ABSTRACT

Eleanor Marx’s translation of Madame Bovary, a commission she obtained through the novelist and francophile George Moore, was published by the advanced publishing house of Vizetelly in 1886, thirty years after its publication in France and the obscenity trial in which Flaubert was acquitted. It was the first English translation to appear and remained the only English version for many years, and although several more have been undertaken in the past half-century it remains among the most readable. Yet for reasons that I believe were sometimes unconnected with the translation itself, it has often suffered harshly at the hands of the critics.
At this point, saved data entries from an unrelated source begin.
Context: an optimization exercise on an open-source flow, tuned for small area. The choices shown serve that exercise and are no tape-out recipe.
Only simulation tests tie the RTL to the original design; equivalence was not proved.
Power and IR drop assume default switching activity.

==> flow/design.v (excerpt) <==
module rcpwm_ctrl (
    input  wire        clk,
    input  wire        rst,            
    input  wire        tick,           
    input  wire        pin,            
    input  wire [1:0]  mode_in,        
    input  wire [11:0] bit_cycles,     
    input  wire        map_cont,       
    input  wire        oor_default,    
    input  wire [7:0]  default_duty,
    input  wire [7:0]  oor_char,       
    input  wire [15:0] supply_mv,
    input  wire [15:0] b0_center,      
    input  wire [15:0] b0_ltol,
    input  wire [15:0] b0_utol,
    input  wire        b0_is_mv,
    input  wire [15:0] b0_value,       
    input  wire [7:0]  b0_code,
    input  wire [15:0] b1_center,
    input  wire [15:0] b1_ltol,
    input  wire [15:0] b1_utol,
    input  wire        b1_is_mv,
    input  wire [15:0] b1_value,
    input  wire [7:0]  b1_code,
    input  wire [15:0] b2_center,
    input  wire [15:0] b2_ltol,
    input  wire [15:0] b2_utol,
    input  wire        b2_is_mv,
    input  wire [15:0] b2_value,
    input  wire [7:0]  b2_code,
    input  wire [15:0] in_min,         
    input  wire [15:0] in_max,         
    output reg  [7:0]  duty,
    output reg         txd
);
==> flow/config.mk <==
export PLATFORM = sky130hd
export DESIGN_NAME = rcpwm_ctrl
export DESIGN_NICKNAME = rcpwm_ctrl
export VERILOG_FILES = /design/flow/design.v
export SDC_FILE = /design/flow/constraint.sdc
export NUM_CORES = 4
export LEC_CHECK = 0
export CAP_MARGIN = 20
export CORE_MARGIN = 2
export CORE_UTILIZATION = 55
export SLEW_MARGIN = 20
==> flow/constraint.sdc <==
create_clock -name core_clock -period 120.0 [get_ports {clk}]
set_input_delay 24.0000 -clock core_clock [delete_from_list [all_inputs] [get_ports {clk}]]
set_output_delay 24.0000 -clock core_clock [all_outputs]
set_load 0.01 [all_outputs]
standard.sh (not shown) runs the stock make flow with config.mk's settings and CLKGATE_MAP_FILE= SYNTH_SCRIPT=/design/flow/synth_recipe.tcl, a recipe that flattens the netlist after the stock synthesis.
==> flow/flow/run.sh <==
#!/bin/bash
# The standard layout (standard.sh), with these changes:
#  - synthesis: the standard flow's own synthesis script, but abc maps the logic with an
#    area-oriented script (flow/area.abc) instead of ORFS's abc_area.script;
#    registers, flattening and renaming are unchanged;
#  - the port buffers are sky130_fd_sc_hd__buf_1 cells;
#  - clock tree: clkbuf_8 buffers, clusters of at most 10 sinks, no dummy loads.
set -euo pipefail
W=$PWD
{
  cat <<EOF
proc abc {args} {
  set i [lsearch -exact \$args -script]
  if {\$i >= 0} { set args [lreplace \$args [expr {\$i+1}] [expr {\$i+1}] $W/flow/area.abc] }
  yosys abc {*}\$args
}
EOF
  cat synth_recipe.tcl
} > my_synth.tcl
bash standard.sh SYNTH_SCRIPT=$W/my_synth.tcl \
  'BUFFER_PORTS_ARGS=-buffer_cell sky130_fd_sc_hd__buf_1' \
  'CTS_ARGS=-sink_clustering_enable -repair_clock_nets -dont_use_dummy_load -buf_list sky130_fd_sc_hd__clkbuf_8 -sink_clustering_size 10' \
  finish > standard_flow.log 2>&1
==> flow/flow/area.abc <==
strash
&get -n
&deepsyn -T 60
&put
dch
amap
Change:
--- a/flow/design.v
+++ b/flow/design.v
@@ -44,13 +44,12 @@
     reg [7:0]  Q;          
     reg [1:0]  ph;         
     reg [11:0] bcnt;       
     reg [2:0]  kind;       
     reg [2:0]  k;          
     reg        run;        
-    reg        skip;       
     reg        hneg;       
     reg        lt_min, gt_max;
     reg [1:0]  sel;        
     function automatic [17:0] radd18(input [17:0] a, input [17:0] b, input ci);
         integer i;
         reg c;
@@ -71,12 +70,13 @@
                 rinc16[i] = a[i] ^ c;
                 c = c & a[i];
             end
         end
     endfunction
     wire [3:0] bidx = Q[7:4];
+    wire       skip = (ph == P_WAIT) || (kind == K_TAB2);
     wire [6:0] S   = bcnt[6:0];
     wire [1:0] bnd = S[4:3];
     wire [2:0] op  = S[2:0];
     wire       comp = (ph == P_COMP);
     wire [17:0] x_s   = {{2{T[15]}}, T};
     wire [17:0] min_s = {{2{in_min[15]}}, in_min};
@@ -117,25 +117,23 @@
     localparam [3:0] B_ZERO = 4'd0, B_CNT = 4'd1, B_X = 4'd2, B_C = 4'd3,
                      B_U = 4'd4, B_L = 4'd5, B_MIN = 4'd6, B_MAX = 4'd7,
                      B_P = 4'd8, B_M = 4'd9, B_XO = 4'd10, B_POW = 4'd11,
                      B_DUTY = 4'd12, B_V = 4'd13, B_DEF = 4'd14;
     reg [3:0] bsrc;
     reg [1:0] asel;        
+    reg       acnt;        
     reg       inv;         
     reg       r_we;        
     reg       r_cond;      
     wire divs_first = (S[3:1] == 3'd0);
     wire div_s0 = divs_first | Q[0];    
     wire div_s1 = divs_first | Q[1];
     always @(*) begin
-        bsrc = B_ZERO; asel = 2'd1; inv = 1'b0; r_we = 1'b0; r_cond = 1'b0;
+        bsrc = B_ZERO; asel = 2'd1; acnt = 1'b0; inv = 1'b0; r_we = 1'b0; r_cond = 1'b0;
         if (comp) begin
             case (S[6:4])
-                3'd0: if (S[3:0] == 4'd0) begin
-                          asel = 2'd1; bsrc = B_X; inv = 1'b1;     
-                      end
                 3'd2, 3'd3: begin                                 
                     r_we = 1'b1;
                     case (op)
                         3'd0: begin asel = 2'd0; bsrc = B_X; end
                         3'd1: begin bsrc = (bnd == 2'd3) ? B_MIN : B_C; inv = 1'b1; end
                         3'd2: begin bsrc = (bnd == 2'd3) ? B_ZERO : B_U; inv = 1'b1; end
@@ -180,12 +178,14 @@
                         bsrc = (sel == 2'd3) ? B_DEF : B_V;
                     end else begin
                         r_we = 1'b1; asel = 2'd0; bsrc = B_X; inv = T[15];
                     end
                 end
             endcase
+        end else if (ph == P_IDLE) begin                          
+            acnt = 1'b1; bsrc = B_X; inv = 1'b1;
         end else if (run) begin                                   
             bsrc = B_POW; inv = 1'b1; r_we = 1'b1; r_cond = 1'b1;
         end else begin                                            
             asel = 2'd0; bsrc = B_DUTY;
         end
     end
@@ -232,13 +232,14 @@
         | ({18{s_l2}}  & {2'd0, b2_ltol})
         | ({18{s_pow}} & {1'b0, pow10})
         | ({18{s_duty}} & {10'd0, duty})
         | ({18{s_def}} & {10'd0, default_duty});
     reg [17:0] A;
     always @(*) begin
-        case (asel)
+        if (acnt) A = {2'd0, cnt};
+        else case (asel)
             2'd0: A = 18'd0;
             2'd1: A = R;
             2'd2: A = {R[16:0], Q[7]};
             default: A = {R[17], R[17:1]};
         endcase
     end
@@ -299,21 +300,20 @@
             cnt <= rinc16(cnt, tick);
             if (ph == P_IDLE) begin
                 if (pin != pin_q) begin
                     if (!pin) begin
                         T <= cnt;                             
                     end else begin
-                        R    <= {2'd0, cnt};                  
+                        T    <= sum[15:0];                    
                         ph   <= P_COMP;
                         bcnt <= 12'd0;
                         sel  <= 2'd3;
                     end
                 end
             end else if (ph == P_COMP) begin
                 case (S[6:4])
-                    3'd0: if (S[3:0] == 4'd0) T <= sum[15:0];
                     3'd2, 3'd3: begin
                         if (op == 3'd2) hneg <= neg;
                         if (op == 3'd5) begin
                             if (bnd == 2'd3) begin
                                 lt_min <= hneg;
                                 gt_max <= neg;
@@ -334,13 +334,12 @@
                             else if (sel != 2'd3 || oor_default)
                                 duty <= B[7:0];
                         end else begin
                             Q[3:0] <= 4'd0;
                             k      <= 3'd4;
                             run    <= 1'b1;
-                            skip   <= 1'b1;
                             ph     <= P_WAIT;
                         end
                     end
                     default: ;
                 endcase
             end else if (ph == P_WAIT) begin
@@ -364,24 +363,22 @@
                             txd  <= 1'b0;                     
                             if (next_kind == K_TAB2) begin
                                 R      <= sum;                
                                 Q[3:0] <= 4'd0;
                                 k      <= 3'd2;
                                 run    <= 1'b1;
-                                skip   <= 1'b1;
                             end
                         end
                     end else begin
                         Q[7:4] <= bidx + 4'd1;
                         txd  <= (bidx == 4'd8) ? 1'b1 : cur_byte[bidx[2:0]];
                         if (bidx == 4'd3 && digits) begin
                             k <= k - 3'd1;
                             if (k != 3'd0) begin
                                 Q[3:0] <= 4'd0;
                                 run    <= 1'b1;
-                                skip   <= 1'b0;
                             end
                         end
                     end
                 end
             end
         end
Outcome:
- The new run passed the timing, DRC and antenna checks
- count of clock-buffer cells in the layout does not change
- final cell count goes up by 3.9%
- combinational power goes up by 32%
- total power goes up by 22%
- cell area goes up by 1.5%
- sequential share of layout area goes down by 0.67 points
- worst hold slack gets worse by 21 ps
- die area goes up by 1.7%
- register-to-register slack gets better by 2100 ps

[port drivers added, routing unchanged]
The flow's constraints put no driver on any port. The routed layouts listed below were extracted and timed again, unchanged, in two steps. Step 1 sets driving cells, clkbuf_16 on the clock port and buf_2 on the other inputs (assumed; they add their load-dependent delay and slew). Step 2 moves the port delays by t, midway between the first and last clock arrival at a register: inputs arrive t later, outputs are due t later. That takes back most of the time a late clock gives input paths. Slacks: ideal / step 1 / step 2; pairs: ideal / step 1.
| run | shift t [ns] | setup slack, ns | slew at the worst register clock pin (ns) | worst data-port slew with drivers (ns) | cell pins on the clock port's net |
|---|---|---|---|---|---|
| the first run | 0.421 | 82.909 / 82.925 / 82.504 | 0.11 / 0.11 | 0.15 | 1 |
| the second run | 0.418 | 84.314 / 84.318 / 83.900 | 0.12 / 0.12 | 0.09 | 1 |
After both steps setup and hold are still met in every run listed. For the second run, which loses most, drivers alone change the setup slack by +0.004 ns; drivers and shift together by -0.414 ns.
Vladimir Nabokov, for instance, in his reading of Madame Bovary, rages against translators in general – ‘ignorant, treacherous and philistine’ 1 – and Marx in particular. Lectures on Literature, published after his death, reproduces a page from his teaching notebook in which he lists what he considers to be some of her mistakes, and includes an appendix containing no fewer than eighteen essay questions on the novel, ranging from ‘Discuss Flaubert’s use of the word “and”’ to ‘All translations of Madame Bovary are full of blunders … Describe Emma’s eyes, hands, sunshade, hairdo, dress, shoes.’ 2 This may seem obsessive but then Madame Bovary often inspires devotion. It certainly did in its English translator.